[Data excerpts]
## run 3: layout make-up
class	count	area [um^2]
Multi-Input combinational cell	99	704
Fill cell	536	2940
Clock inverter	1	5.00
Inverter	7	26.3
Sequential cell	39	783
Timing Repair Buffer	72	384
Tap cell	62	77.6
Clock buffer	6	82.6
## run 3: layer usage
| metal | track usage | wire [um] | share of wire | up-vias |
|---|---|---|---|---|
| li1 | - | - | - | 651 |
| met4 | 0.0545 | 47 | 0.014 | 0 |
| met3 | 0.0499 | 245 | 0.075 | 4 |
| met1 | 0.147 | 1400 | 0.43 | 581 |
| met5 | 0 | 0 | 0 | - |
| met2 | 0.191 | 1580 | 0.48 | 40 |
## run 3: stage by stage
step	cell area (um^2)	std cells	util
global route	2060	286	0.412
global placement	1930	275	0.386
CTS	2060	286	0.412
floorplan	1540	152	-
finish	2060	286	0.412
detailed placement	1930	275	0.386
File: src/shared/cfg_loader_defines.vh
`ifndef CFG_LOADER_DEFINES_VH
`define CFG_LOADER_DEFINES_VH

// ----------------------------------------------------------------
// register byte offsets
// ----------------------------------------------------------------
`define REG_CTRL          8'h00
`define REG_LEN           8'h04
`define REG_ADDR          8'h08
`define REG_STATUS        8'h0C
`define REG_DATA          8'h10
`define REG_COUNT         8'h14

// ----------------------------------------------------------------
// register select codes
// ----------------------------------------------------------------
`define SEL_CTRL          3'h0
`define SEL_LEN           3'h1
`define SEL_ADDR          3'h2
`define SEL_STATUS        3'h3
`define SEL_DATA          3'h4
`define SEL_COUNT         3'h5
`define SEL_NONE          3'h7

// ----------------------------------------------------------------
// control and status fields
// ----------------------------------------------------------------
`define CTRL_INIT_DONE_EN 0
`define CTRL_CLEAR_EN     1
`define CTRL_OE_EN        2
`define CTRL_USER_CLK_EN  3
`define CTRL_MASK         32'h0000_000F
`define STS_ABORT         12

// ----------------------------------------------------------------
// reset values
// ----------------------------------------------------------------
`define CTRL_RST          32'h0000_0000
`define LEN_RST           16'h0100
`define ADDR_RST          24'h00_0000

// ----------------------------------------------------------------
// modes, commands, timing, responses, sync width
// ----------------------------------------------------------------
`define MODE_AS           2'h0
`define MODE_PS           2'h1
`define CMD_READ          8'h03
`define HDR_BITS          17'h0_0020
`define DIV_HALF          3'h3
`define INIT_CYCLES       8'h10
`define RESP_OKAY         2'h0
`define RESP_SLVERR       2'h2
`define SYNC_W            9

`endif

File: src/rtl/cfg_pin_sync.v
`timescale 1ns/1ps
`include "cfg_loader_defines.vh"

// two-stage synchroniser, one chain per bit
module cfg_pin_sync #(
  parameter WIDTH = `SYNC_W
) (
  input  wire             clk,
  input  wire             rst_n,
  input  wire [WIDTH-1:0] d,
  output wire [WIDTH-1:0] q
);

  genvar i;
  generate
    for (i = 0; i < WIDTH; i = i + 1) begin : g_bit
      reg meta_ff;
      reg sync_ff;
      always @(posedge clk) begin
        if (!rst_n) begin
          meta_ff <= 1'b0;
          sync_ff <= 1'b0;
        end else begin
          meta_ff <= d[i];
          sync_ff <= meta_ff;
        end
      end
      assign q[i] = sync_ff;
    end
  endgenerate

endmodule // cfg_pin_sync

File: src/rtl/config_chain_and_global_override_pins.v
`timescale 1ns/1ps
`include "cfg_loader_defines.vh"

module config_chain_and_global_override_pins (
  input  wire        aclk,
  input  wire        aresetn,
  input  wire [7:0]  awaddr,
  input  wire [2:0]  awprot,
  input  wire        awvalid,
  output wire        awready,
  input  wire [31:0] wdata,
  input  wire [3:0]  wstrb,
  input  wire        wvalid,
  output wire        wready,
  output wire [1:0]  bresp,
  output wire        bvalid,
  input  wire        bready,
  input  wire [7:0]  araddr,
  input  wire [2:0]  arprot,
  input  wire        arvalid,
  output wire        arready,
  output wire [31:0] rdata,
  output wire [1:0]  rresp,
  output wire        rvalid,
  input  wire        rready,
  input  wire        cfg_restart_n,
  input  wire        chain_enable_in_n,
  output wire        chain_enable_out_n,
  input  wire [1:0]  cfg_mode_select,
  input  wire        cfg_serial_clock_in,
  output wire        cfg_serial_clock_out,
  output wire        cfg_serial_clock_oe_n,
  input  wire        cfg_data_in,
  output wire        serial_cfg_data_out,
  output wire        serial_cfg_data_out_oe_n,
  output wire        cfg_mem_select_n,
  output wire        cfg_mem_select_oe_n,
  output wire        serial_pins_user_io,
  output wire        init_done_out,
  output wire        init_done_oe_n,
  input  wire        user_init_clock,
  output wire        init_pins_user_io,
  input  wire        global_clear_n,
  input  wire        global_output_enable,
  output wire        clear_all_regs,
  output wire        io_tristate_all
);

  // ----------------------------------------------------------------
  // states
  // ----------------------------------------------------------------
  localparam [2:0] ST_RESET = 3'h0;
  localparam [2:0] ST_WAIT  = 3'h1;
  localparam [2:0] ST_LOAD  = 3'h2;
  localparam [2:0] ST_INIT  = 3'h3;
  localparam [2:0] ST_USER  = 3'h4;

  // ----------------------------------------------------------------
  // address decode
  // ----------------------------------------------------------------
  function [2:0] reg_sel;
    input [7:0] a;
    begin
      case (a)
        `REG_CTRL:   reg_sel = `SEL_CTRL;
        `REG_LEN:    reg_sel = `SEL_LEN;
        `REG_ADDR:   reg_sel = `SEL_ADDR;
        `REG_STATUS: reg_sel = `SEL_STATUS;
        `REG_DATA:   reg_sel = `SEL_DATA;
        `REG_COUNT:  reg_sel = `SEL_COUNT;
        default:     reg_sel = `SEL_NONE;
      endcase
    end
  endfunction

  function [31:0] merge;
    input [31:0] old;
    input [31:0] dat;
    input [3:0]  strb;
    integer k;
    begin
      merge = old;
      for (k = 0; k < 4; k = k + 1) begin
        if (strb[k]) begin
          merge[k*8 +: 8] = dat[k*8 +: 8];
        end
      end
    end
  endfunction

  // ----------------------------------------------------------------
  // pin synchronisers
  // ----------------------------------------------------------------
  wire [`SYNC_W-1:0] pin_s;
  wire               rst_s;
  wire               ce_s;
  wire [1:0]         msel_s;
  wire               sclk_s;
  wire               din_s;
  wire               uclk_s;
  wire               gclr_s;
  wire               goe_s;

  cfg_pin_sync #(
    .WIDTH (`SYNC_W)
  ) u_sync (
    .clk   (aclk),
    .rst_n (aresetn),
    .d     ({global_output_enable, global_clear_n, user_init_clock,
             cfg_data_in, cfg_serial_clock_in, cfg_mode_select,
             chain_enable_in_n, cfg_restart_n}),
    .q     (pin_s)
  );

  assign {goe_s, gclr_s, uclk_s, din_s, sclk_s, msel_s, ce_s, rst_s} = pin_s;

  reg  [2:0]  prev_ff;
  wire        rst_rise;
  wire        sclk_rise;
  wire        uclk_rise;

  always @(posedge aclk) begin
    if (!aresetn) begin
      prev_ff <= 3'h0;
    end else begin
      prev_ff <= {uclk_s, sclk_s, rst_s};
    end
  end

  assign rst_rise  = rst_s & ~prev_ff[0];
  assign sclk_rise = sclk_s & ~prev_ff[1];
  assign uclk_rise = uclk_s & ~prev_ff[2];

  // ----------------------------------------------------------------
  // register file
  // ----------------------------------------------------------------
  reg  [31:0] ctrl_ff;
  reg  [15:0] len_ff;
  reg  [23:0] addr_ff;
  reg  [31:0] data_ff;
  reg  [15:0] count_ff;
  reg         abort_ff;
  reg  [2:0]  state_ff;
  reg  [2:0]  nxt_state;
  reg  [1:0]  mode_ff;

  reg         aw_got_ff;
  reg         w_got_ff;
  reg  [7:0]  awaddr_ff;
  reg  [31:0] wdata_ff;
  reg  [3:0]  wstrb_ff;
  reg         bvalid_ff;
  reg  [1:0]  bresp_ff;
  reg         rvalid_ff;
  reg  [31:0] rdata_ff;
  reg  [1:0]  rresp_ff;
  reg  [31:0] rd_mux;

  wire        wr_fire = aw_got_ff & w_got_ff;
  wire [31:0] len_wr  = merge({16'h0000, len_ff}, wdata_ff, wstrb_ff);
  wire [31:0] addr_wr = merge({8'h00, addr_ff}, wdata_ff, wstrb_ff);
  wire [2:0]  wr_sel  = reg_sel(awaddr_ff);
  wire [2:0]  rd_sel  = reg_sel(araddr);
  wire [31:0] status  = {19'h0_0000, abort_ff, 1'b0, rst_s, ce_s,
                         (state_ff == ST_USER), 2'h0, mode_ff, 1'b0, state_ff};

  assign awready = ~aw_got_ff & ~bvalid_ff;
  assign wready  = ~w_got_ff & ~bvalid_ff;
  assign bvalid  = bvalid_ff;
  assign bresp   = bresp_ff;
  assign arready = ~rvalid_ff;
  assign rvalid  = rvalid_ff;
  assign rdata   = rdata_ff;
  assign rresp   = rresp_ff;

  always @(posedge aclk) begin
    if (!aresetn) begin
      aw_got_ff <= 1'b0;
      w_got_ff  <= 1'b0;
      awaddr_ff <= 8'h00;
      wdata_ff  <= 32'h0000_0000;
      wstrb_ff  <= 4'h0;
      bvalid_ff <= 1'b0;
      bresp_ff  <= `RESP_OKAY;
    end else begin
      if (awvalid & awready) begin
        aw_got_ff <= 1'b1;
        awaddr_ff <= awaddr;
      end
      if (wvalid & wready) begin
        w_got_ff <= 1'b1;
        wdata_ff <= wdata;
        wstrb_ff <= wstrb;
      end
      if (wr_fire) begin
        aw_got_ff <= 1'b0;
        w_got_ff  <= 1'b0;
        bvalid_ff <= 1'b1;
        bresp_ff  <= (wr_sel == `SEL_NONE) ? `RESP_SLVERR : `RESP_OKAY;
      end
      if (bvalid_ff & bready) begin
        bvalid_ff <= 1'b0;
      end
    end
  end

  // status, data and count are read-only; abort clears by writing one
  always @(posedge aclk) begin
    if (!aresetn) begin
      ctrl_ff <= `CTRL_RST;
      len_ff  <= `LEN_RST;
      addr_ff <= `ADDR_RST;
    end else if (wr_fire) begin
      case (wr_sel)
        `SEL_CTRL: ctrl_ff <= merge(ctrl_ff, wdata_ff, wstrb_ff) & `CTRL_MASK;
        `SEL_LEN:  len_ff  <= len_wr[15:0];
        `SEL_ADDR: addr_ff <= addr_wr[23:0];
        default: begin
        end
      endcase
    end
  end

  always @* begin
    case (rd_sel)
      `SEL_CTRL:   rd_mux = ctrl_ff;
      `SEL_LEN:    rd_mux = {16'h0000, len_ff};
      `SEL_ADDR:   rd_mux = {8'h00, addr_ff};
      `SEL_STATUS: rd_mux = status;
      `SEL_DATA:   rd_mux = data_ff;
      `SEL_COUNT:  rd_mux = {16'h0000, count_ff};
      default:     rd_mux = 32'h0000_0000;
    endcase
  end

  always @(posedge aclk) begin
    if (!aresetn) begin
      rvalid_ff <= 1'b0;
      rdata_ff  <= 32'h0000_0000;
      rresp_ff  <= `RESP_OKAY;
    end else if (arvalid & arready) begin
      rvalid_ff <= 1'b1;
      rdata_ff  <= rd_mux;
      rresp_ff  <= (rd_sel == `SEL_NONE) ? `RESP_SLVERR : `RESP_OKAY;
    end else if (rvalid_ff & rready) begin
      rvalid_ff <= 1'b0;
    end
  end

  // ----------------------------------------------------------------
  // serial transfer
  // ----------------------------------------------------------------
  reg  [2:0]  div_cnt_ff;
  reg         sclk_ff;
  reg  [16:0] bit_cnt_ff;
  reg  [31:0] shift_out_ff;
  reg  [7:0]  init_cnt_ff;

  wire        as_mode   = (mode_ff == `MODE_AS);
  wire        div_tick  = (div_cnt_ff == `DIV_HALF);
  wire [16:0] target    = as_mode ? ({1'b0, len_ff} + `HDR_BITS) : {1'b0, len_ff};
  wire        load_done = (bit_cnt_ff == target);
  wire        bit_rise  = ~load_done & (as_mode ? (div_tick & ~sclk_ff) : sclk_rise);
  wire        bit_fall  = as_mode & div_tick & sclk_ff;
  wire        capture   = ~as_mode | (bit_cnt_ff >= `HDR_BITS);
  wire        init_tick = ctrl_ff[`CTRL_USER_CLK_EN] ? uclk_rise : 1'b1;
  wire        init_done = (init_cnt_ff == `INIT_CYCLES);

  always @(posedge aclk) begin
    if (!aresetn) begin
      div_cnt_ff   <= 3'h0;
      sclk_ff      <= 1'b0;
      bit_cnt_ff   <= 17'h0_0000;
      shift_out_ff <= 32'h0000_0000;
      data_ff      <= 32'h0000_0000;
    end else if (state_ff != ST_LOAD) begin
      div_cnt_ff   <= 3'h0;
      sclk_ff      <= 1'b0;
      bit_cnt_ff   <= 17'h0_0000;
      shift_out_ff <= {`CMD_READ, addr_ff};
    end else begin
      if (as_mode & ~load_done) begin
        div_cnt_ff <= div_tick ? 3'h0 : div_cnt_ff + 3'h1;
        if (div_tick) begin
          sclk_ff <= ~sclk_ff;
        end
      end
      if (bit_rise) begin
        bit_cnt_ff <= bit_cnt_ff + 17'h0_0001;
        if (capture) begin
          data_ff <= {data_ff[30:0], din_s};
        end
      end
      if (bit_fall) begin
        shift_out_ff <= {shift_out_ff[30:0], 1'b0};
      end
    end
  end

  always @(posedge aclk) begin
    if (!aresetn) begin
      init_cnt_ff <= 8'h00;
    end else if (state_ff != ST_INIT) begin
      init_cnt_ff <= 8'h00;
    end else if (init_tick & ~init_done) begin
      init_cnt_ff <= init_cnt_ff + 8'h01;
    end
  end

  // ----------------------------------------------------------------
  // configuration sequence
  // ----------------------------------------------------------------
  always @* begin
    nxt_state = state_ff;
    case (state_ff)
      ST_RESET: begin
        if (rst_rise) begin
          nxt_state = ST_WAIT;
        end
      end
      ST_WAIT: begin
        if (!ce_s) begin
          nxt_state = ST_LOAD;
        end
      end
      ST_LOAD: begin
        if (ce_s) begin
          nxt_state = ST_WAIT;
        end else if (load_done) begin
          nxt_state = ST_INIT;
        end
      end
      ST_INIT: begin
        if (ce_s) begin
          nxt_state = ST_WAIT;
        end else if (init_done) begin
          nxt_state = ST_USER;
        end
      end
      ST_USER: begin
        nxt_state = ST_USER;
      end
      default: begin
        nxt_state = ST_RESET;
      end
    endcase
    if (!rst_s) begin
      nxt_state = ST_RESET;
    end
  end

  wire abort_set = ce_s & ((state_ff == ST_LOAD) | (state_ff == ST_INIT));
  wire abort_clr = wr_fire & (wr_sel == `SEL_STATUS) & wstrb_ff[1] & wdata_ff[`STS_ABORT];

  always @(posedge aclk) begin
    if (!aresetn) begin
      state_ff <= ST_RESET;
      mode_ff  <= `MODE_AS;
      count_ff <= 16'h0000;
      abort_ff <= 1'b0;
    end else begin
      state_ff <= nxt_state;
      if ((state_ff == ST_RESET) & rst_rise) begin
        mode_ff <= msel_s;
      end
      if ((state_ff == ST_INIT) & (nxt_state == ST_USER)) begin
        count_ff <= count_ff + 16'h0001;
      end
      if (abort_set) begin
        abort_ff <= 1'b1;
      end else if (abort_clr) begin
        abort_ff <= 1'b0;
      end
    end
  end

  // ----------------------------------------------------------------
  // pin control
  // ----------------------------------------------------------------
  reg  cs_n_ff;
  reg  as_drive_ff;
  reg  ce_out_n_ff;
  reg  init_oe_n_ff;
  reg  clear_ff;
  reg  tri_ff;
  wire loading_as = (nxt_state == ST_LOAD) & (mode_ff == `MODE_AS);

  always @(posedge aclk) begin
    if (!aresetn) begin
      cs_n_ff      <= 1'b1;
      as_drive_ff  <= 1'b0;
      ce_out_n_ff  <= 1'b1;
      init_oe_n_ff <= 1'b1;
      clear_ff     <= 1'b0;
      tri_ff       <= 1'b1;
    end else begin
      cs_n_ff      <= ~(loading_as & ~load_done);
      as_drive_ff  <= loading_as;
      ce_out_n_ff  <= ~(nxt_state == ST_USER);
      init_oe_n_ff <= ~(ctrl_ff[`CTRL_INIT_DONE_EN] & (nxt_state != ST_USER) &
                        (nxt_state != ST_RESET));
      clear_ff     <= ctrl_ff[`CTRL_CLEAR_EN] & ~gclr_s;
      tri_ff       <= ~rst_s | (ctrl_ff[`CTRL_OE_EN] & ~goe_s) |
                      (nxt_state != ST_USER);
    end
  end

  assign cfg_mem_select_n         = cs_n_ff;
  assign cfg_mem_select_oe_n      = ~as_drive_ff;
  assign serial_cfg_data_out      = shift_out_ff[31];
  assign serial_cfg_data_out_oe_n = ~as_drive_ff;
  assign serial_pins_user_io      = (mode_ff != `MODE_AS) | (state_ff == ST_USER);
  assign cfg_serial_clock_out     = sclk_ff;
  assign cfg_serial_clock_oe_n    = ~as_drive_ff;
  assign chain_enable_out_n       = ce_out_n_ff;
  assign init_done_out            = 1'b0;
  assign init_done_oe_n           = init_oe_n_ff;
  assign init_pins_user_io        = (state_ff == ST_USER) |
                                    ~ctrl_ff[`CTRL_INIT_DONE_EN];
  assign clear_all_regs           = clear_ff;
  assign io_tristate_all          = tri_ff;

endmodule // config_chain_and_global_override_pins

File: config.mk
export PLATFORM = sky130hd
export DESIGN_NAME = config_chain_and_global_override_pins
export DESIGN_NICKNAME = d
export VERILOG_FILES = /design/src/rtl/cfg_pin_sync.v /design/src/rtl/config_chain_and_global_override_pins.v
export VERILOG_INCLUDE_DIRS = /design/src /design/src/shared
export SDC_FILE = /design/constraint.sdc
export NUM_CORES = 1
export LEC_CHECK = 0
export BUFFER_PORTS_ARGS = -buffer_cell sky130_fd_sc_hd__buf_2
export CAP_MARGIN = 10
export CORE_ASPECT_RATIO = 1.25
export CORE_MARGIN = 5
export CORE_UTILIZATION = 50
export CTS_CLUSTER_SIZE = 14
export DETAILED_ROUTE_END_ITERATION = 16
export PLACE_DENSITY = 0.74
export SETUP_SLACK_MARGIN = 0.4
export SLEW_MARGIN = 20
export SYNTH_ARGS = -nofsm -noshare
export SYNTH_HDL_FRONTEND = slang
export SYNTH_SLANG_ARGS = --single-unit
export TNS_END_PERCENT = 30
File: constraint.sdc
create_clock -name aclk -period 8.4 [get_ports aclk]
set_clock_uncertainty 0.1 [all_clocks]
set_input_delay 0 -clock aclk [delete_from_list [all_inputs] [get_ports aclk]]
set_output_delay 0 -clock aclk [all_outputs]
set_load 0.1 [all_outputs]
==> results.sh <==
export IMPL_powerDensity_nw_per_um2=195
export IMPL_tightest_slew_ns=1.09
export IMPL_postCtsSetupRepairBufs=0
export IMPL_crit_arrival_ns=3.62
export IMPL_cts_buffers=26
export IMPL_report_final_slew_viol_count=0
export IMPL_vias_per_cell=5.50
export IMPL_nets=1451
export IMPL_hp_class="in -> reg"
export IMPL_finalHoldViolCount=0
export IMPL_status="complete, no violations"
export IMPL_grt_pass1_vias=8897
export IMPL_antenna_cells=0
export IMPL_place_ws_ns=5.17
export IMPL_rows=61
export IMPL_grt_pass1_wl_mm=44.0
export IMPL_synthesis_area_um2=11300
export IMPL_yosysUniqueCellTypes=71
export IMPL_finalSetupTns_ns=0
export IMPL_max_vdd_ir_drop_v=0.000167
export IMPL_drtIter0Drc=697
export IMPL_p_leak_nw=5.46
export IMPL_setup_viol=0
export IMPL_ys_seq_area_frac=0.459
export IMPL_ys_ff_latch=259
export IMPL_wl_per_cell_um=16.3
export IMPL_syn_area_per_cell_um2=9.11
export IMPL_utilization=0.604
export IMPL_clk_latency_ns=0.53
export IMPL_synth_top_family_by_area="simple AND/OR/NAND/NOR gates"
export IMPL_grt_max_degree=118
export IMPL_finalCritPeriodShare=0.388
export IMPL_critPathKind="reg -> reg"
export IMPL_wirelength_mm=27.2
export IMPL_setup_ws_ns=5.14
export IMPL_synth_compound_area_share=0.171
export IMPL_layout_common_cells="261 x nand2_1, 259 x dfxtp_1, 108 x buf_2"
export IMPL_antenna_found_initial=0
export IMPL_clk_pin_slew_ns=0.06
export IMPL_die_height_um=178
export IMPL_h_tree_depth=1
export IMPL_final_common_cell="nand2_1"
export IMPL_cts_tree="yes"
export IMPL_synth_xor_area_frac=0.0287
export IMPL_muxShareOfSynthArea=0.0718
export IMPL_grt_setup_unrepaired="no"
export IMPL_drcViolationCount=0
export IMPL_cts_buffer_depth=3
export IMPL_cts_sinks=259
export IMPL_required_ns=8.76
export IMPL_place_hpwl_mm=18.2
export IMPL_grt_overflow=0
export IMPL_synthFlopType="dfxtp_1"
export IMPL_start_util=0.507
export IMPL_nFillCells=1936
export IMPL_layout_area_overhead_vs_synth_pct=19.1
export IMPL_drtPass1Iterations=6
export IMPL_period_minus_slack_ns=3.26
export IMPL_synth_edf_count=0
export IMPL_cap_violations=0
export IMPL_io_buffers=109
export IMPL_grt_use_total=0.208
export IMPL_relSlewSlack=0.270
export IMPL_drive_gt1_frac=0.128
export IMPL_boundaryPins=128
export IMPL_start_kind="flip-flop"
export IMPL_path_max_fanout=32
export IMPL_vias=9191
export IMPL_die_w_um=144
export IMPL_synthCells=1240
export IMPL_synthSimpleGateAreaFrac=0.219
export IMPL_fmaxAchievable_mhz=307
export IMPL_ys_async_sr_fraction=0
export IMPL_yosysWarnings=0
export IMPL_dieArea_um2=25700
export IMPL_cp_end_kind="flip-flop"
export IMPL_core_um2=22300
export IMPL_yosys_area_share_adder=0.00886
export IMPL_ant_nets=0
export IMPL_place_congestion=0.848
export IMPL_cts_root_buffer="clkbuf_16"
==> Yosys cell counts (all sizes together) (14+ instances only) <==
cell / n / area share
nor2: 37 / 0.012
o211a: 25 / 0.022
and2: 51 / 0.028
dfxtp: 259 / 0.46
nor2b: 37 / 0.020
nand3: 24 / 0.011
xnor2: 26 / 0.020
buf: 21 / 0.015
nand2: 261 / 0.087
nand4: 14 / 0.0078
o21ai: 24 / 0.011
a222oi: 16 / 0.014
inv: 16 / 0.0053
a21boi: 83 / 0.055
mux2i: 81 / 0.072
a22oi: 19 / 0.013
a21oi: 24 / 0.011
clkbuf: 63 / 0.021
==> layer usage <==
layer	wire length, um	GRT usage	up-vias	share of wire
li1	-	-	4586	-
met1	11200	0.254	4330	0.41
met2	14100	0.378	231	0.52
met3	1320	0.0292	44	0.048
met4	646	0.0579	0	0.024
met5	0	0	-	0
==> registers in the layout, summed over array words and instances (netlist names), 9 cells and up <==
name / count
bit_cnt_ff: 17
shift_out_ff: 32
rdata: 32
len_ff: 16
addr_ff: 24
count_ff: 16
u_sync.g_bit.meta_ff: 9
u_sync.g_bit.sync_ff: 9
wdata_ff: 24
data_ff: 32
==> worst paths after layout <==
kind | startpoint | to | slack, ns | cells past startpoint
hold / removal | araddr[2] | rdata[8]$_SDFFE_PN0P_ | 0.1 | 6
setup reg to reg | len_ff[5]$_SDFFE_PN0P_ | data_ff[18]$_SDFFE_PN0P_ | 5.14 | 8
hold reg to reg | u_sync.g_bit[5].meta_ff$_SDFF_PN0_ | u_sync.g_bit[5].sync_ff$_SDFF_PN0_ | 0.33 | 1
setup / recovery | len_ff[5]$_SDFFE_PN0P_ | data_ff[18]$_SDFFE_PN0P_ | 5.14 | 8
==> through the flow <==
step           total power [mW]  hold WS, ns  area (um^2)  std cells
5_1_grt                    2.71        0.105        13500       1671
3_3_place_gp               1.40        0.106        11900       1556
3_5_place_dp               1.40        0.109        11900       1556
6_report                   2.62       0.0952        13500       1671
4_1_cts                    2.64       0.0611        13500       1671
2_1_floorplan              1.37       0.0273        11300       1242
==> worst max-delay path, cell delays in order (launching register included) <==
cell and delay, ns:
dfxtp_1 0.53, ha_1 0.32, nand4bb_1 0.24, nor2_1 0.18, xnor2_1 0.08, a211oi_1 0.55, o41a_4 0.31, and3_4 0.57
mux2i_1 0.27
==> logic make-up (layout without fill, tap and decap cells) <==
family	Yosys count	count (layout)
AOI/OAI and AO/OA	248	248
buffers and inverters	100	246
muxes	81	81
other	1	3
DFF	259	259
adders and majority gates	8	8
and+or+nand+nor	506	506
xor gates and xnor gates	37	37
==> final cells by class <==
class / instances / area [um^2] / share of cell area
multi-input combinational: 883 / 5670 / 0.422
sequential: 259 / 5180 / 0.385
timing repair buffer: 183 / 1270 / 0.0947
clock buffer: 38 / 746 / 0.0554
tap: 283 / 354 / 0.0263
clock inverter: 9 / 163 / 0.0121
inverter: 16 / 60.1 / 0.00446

Exercise → Take the lines above from the one containing "export IMPL_yosysUniqueCellTypes=71" down to the one containing "export IMPL_setup_ws_ns=5.14", and transcribe them exactly, both ends included.

Exercise answer →
export IMPL_yosysUniqueCellTypes=71
export IMPL_finalSetupTns_ns=0
export IMPL_max_vdd_ir_drop_v=0.000167
export IMPL_drtIter0Drc=697
export IMPL_p_leak_nw=5.46
export IMPL_setup_viol=0
export IMPL_ys_seq_area_frac=0.459
export IMPL_ys_ff_latch=259
export IMPL_wl_per_cell_um=16.3
export IMPL_syn_area_per_cell_um2=9.11
export IMPL_utilization=0.604
export IMPL_clk_latency_ns=0.53
export IMPL_synth_top_family_by_area="simple AND/OR/NAND/NOR gates"
export IMPL_grt_max_degree=118
export IMPL_finalCritPeriodShare=0.388
export IMPL_critPathKind="reg -> reg"
export IMPL_wirelength_mm=27.2
export IMPL_setup_ws_ns=5.14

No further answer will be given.